── DATA TO EXAMINE

**config.mk**
```make
export PLATFORM = sky130hd
export DESIGN_NAME = ps2_mouse_ctrl_flat
export DESIGN_NICKNAME = d
export VERILOG_FILES = /design/src/rtl/ps2_pkg.sv /design/src/rtl/ps2_mouse_ctrl_if.sv /design/src/rtl/ps2_frame_check.sv /design/src/rtl/ps2_mouse_ctrl.sv /design/src/flat_wrapper.sv
export SDC_FILE = /design/constraint.sdc
export NUM_CORES = 1
export LEC_CHECK = 0
export ABC_CLOCK_PERIOD_IN_PS = 2800
export CAP_MARGIN = 20
export CORE_MARGIN = 8
export CORE_UTILIZATION = 30
export DETAILED_ROUTE_END_ITERATION = 10
export GPL_TIMING_DRIVEN = 0
export SLEW_MARGIN = 10
export SYNTH_ARGS = -nofsm -noshare
export SYNTH_HDL_FRONTEND = slang
export SYNTH_SLANG_ARGS = --single-unit
```
**constraint.sdc**
```tcl
create_clock -name qzt_clk -period 2.8 [get_ports qzt_clk]
set_input_delay 0.28 -clock qzt_clk [delete_from_list [all_inputs] [get_ports qzt_clk]]
set_output_delay 0.28 -clock qzt_clk [all_outputs]
set_load 0.05 [all_outputs]
```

────

• **YOUR GOAL**: Every line of the material above that has the string "constraint" needs pulling out.

• **REPLY**:
export SDC_FILE = /design/constraint.sdc
**constraint.sdc**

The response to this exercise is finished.